Start of Extracted information

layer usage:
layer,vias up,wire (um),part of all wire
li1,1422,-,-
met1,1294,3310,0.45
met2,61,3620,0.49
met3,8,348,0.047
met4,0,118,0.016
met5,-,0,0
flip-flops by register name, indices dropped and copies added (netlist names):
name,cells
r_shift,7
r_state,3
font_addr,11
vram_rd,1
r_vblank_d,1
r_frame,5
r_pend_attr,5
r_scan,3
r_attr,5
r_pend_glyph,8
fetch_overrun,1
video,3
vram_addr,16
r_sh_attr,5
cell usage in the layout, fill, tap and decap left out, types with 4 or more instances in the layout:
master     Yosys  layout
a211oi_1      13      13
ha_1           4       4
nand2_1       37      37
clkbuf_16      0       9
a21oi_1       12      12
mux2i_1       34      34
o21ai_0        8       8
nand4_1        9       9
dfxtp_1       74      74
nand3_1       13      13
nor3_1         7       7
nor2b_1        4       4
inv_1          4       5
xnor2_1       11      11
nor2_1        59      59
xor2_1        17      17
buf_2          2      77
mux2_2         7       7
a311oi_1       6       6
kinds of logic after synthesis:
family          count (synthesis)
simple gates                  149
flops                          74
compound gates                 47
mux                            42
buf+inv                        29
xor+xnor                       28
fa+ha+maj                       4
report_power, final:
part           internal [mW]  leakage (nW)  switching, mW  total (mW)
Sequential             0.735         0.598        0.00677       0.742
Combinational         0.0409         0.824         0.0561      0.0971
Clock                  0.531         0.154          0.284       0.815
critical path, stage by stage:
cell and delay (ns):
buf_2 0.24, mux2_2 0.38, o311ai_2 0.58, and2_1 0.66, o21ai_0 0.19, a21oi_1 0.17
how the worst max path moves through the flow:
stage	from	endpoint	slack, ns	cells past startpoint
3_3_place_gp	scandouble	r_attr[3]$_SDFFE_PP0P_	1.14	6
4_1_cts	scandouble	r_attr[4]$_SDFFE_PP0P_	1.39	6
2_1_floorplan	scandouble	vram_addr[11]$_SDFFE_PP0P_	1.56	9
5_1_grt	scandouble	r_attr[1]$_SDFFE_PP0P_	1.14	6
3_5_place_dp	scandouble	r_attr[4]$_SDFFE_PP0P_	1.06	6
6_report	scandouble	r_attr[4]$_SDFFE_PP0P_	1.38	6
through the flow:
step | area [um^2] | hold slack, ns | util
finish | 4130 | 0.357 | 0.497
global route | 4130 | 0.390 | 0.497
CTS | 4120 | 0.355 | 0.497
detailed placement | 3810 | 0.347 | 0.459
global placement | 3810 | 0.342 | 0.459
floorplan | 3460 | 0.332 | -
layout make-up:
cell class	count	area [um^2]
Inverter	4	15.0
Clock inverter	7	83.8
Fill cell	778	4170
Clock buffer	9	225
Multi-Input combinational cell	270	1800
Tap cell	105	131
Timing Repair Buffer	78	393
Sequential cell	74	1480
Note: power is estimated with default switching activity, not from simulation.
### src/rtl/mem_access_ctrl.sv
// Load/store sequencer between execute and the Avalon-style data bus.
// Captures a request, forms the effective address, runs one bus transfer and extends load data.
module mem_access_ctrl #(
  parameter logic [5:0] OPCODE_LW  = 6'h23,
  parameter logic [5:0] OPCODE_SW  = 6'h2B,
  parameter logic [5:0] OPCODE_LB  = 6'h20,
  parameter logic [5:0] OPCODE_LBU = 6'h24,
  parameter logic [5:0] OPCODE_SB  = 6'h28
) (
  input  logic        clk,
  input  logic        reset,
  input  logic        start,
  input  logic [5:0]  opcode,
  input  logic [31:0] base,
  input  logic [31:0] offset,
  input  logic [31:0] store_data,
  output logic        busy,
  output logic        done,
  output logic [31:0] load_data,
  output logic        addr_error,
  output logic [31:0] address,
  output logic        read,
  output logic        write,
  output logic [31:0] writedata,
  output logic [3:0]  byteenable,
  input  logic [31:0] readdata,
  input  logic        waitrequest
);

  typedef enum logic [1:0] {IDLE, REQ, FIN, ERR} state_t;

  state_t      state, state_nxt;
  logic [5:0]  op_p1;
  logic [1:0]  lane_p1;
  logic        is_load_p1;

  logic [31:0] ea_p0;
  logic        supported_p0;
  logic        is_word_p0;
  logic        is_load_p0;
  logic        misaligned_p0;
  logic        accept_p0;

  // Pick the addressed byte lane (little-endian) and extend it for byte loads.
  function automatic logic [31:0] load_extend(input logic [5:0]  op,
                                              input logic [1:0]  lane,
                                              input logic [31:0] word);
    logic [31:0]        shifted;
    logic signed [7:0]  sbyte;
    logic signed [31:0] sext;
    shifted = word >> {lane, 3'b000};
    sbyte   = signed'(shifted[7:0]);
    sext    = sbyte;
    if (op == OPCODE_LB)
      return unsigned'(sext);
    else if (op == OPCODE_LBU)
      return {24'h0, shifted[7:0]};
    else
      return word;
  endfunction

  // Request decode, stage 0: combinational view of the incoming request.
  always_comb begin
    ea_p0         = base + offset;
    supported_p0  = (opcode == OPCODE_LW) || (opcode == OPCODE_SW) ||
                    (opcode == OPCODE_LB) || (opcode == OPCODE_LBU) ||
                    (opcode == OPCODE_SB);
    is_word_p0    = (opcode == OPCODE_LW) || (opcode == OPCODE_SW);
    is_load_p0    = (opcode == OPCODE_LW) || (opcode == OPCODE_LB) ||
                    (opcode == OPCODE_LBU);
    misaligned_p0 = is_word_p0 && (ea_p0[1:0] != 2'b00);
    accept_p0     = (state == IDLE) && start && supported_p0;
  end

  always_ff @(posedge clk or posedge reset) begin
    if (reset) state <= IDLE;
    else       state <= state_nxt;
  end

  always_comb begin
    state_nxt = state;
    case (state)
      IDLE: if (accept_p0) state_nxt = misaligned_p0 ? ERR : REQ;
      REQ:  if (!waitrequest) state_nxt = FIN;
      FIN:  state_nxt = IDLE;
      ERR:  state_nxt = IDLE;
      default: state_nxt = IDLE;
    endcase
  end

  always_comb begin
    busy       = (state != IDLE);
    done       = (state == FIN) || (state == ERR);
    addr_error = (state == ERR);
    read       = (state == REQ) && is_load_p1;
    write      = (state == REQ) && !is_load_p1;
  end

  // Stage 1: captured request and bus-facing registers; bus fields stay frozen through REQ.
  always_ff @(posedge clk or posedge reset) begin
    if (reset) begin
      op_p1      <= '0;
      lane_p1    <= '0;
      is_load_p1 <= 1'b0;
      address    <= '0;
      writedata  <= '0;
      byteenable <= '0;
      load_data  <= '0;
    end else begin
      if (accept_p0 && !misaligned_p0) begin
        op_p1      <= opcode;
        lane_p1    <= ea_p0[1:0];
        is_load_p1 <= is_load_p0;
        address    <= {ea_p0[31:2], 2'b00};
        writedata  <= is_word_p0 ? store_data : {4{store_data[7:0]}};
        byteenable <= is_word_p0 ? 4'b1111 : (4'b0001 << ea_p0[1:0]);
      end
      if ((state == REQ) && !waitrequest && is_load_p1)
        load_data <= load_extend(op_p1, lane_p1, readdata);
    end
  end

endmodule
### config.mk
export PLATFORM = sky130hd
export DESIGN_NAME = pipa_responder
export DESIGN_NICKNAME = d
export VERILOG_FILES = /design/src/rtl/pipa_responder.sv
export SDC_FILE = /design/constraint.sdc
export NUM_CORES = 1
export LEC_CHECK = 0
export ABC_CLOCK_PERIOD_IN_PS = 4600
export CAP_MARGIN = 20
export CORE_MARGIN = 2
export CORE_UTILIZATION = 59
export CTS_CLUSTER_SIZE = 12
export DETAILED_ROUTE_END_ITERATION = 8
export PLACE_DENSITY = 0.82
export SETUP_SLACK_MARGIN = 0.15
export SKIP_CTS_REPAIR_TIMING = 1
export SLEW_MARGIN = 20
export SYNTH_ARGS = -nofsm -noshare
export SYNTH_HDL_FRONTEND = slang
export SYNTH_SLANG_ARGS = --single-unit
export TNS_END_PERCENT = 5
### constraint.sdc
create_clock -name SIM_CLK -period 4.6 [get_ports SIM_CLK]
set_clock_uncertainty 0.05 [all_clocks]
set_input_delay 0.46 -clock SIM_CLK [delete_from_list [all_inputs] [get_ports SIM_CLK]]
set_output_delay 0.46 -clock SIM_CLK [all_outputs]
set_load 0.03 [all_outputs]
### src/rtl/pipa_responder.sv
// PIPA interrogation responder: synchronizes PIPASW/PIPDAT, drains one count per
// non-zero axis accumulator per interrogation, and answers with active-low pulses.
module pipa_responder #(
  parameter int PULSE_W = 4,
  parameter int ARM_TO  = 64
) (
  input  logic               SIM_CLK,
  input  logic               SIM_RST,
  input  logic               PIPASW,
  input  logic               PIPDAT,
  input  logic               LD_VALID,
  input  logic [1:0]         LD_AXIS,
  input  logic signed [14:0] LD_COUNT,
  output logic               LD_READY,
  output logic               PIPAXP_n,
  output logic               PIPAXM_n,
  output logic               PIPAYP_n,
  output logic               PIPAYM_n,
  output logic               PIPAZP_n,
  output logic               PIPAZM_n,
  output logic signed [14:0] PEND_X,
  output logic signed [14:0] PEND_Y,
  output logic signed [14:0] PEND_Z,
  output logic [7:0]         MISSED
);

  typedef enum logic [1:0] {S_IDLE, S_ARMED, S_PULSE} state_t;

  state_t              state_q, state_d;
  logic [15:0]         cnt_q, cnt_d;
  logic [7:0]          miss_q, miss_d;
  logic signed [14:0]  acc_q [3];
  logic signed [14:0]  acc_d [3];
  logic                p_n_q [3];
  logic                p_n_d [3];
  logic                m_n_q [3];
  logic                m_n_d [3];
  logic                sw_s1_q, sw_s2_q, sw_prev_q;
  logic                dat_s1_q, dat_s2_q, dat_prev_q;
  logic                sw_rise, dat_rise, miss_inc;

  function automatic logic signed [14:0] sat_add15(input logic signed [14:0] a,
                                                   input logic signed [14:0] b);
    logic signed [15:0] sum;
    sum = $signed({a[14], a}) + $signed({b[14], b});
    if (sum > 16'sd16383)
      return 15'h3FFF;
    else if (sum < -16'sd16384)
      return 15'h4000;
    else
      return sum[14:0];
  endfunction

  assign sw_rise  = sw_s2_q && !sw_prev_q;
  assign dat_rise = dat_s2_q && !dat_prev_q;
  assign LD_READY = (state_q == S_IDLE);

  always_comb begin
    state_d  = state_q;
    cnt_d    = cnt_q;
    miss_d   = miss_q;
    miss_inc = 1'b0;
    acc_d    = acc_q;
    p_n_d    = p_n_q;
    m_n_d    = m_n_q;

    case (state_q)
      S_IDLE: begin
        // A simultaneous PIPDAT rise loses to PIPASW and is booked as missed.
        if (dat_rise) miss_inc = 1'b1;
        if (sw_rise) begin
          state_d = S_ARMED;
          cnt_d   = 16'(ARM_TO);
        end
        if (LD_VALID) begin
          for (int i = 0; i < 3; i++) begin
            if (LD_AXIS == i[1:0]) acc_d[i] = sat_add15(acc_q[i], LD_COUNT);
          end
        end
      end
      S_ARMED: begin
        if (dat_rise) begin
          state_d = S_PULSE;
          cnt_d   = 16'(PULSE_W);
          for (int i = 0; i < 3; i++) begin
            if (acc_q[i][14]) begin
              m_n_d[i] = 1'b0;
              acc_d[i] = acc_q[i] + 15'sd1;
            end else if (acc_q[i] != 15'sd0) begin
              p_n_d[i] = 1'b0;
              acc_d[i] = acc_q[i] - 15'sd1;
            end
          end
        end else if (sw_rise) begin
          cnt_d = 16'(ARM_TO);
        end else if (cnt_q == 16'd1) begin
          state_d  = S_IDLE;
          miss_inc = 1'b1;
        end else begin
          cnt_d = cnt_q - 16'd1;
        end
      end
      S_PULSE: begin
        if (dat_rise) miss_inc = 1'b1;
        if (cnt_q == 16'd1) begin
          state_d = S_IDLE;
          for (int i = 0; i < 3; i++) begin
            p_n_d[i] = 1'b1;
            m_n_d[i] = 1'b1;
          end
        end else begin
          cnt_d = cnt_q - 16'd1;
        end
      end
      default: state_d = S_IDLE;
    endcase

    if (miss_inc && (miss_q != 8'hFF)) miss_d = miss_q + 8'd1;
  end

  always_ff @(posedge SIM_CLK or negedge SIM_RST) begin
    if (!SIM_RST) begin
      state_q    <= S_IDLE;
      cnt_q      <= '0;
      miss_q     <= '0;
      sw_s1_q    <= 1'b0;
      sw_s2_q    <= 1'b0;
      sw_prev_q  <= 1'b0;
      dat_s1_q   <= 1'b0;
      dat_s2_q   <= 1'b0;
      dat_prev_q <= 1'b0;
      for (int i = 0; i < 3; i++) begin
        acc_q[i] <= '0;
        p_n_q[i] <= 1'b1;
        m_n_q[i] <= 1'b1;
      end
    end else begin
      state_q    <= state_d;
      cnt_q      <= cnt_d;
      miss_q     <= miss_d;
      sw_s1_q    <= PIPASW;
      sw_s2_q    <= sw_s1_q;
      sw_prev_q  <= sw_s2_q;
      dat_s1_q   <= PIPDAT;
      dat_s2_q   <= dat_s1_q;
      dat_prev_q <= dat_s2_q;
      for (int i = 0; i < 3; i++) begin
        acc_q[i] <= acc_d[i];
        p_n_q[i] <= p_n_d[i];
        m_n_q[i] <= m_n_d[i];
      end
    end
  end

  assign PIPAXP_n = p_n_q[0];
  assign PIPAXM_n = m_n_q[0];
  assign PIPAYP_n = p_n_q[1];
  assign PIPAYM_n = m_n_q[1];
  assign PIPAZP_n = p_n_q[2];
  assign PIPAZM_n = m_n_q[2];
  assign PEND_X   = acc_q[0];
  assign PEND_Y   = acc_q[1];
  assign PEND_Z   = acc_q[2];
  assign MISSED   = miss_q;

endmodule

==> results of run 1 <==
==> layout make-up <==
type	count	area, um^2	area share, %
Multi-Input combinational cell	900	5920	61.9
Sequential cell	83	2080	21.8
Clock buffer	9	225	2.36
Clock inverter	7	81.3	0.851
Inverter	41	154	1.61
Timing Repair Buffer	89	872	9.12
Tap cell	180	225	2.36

End of Extracted information
Start of Extracted information

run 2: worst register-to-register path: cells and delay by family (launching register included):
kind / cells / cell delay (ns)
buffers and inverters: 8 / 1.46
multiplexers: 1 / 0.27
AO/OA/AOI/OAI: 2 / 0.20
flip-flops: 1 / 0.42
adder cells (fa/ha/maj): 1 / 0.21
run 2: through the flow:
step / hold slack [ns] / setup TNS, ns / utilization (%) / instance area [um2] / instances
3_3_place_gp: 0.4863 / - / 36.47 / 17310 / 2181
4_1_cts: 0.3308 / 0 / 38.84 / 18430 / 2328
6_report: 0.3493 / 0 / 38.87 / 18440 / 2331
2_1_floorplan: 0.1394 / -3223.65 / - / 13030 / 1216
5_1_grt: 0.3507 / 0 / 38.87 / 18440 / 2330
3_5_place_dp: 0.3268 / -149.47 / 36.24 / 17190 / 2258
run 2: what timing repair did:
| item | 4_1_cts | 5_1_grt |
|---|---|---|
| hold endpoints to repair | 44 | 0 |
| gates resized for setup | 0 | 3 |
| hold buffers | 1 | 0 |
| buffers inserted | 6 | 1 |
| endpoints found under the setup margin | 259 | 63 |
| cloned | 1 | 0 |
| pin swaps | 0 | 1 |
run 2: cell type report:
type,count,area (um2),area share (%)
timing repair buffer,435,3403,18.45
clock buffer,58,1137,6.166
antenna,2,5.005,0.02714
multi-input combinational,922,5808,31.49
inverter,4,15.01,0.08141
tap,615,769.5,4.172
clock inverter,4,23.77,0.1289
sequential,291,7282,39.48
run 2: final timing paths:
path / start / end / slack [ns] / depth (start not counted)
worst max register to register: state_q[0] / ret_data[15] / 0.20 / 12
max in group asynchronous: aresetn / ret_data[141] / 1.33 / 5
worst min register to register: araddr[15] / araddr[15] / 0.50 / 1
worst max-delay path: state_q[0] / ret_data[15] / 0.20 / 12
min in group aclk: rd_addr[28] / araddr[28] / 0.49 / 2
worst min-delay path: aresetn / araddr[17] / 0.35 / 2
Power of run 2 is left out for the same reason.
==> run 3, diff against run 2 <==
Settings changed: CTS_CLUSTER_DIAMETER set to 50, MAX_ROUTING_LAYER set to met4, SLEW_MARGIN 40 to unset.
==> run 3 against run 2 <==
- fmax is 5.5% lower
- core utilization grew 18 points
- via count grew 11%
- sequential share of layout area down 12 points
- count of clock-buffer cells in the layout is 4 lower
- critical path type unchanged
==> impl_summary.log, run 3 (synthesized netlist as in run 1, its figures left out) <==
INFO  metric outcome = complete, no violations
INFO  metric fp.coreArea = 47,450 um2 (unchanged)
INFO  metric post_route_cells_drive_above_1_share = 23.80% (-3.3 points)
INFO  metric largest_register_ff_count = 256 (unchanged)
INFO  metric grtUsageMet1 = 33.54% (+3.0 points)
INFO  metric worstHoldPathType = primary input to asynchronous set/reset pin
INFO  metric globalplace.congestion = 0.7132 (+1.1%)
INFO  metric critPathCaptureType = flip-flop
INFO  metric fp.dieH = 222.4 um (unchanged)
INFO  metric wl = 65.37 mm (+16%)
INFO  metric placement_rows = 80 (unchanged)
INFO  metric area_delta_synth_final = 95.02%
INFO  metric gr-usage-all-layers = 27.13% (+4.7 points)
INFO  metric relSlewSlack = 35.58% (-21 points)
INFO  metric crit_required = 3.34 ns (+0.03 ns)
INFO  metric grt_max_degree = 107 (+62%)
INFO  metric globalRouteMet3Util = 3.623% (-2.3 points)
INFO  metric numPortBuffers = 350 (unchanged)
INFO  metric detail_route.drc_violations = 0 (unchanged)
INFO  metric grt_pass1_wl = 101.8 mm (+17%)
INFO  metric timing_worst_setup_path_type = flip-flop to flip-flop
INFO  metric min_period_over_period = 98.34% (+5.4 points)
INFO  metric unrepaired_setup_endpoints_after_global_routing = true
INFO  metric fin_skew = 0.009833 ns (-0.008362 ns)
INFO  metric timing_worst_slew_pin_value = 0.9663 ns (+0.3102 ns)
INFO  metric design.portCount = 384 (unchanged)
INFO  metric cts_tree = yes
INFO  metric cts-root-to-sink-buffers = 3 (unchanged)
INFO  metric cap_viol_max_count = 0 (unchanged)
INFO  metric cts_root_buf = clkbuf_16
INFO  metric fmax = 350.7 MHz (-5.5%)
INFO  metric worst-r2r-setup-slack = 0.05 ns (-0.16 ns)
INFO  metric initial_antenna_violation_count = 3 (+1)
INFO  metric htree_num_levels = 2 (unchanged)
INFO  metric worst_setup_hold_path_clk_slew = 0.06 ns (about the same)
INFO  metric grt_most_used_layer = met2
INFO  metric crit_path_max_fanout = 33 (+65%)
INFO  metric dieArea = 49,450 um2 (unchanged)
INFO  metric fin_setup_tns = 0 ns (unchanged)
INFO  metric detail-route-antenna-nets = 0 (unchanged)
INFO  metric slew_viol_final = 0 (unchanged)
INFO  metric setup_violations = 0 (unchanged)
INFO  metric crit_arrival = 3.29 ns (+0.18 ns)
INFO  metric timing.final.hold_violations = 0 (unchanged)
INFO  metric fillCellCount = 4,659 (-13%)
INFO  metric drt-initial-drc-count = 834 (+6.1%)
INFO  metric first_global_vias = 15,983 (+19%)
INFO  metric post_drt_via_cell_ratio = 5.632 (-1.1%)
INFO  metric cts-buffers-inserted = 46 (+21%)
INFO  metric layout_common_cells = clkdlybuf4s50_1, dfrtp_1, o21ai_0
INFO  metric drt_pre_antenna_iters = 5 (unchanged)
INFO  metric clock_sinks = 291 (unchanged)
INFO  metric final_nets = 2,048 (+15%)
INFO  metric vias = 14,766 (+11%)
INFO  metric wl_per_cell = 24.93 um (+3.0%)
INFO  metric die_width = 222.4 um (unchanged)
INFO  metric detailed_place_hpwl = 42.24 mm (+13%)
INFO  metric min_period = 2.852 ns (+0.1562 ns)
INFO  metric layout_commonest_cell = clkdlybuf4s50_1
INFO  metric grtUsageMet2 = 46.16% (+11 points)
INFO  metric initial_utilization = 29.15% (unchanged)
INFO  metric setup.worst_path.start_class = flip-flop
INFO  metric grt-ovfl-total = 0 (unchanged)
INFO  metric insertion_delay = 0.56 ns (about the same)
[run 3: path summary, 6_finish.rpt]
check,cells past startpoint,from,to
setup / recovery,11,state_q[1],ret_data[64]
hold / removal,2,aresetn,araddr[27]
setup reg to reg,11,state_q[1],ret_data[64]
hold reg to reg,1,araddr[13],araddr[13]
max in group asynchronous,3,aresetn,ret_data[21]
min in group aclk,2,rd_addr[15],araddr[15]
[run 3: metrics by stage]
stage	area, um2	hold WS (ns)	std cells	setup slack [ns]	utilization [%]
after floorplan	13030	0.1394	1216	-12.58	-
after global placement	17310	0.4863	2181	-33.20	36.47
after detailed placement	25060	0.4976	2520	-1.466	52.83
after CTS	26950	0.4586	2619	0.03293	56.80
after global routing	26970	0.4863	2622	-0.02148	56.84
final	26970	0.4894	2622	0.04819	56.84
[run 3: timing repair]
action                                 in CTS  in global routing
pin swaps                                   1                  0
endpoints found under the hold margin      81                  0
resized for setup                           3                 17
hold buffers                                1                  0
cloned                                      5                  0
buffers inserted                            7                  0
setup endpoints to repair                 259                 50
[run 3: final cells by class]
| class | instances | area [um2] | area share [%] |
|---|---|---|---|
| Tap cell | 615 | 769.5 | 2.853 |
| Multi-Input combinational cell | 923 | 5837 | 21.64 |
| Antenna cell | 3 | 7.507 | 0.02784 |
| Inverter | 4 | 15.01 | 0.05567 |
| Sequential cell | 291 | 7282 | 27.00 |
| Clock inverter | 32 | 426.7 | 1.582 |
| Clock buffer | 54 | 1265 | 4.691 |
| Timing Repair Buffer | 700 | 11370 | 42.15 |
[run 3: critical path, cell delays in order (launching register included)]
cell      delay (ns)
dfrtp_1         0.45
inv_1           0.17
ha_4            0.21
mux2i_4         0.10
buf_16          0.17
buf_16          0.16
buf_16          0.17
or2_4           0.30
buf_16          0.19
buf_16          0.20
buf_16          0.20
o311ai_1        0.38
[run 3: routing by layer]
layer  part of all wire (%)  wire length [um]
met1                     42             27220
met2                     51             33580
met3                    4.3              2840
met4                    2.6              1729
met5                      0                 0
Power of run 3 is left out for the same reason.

End of Extracted information

Your assignment: Scan the data above and copy each line containing the word "wire".

Exercise output:
layer,vias up,wire (um),part of all wire
layer  part of all wire (%)  wire length [um]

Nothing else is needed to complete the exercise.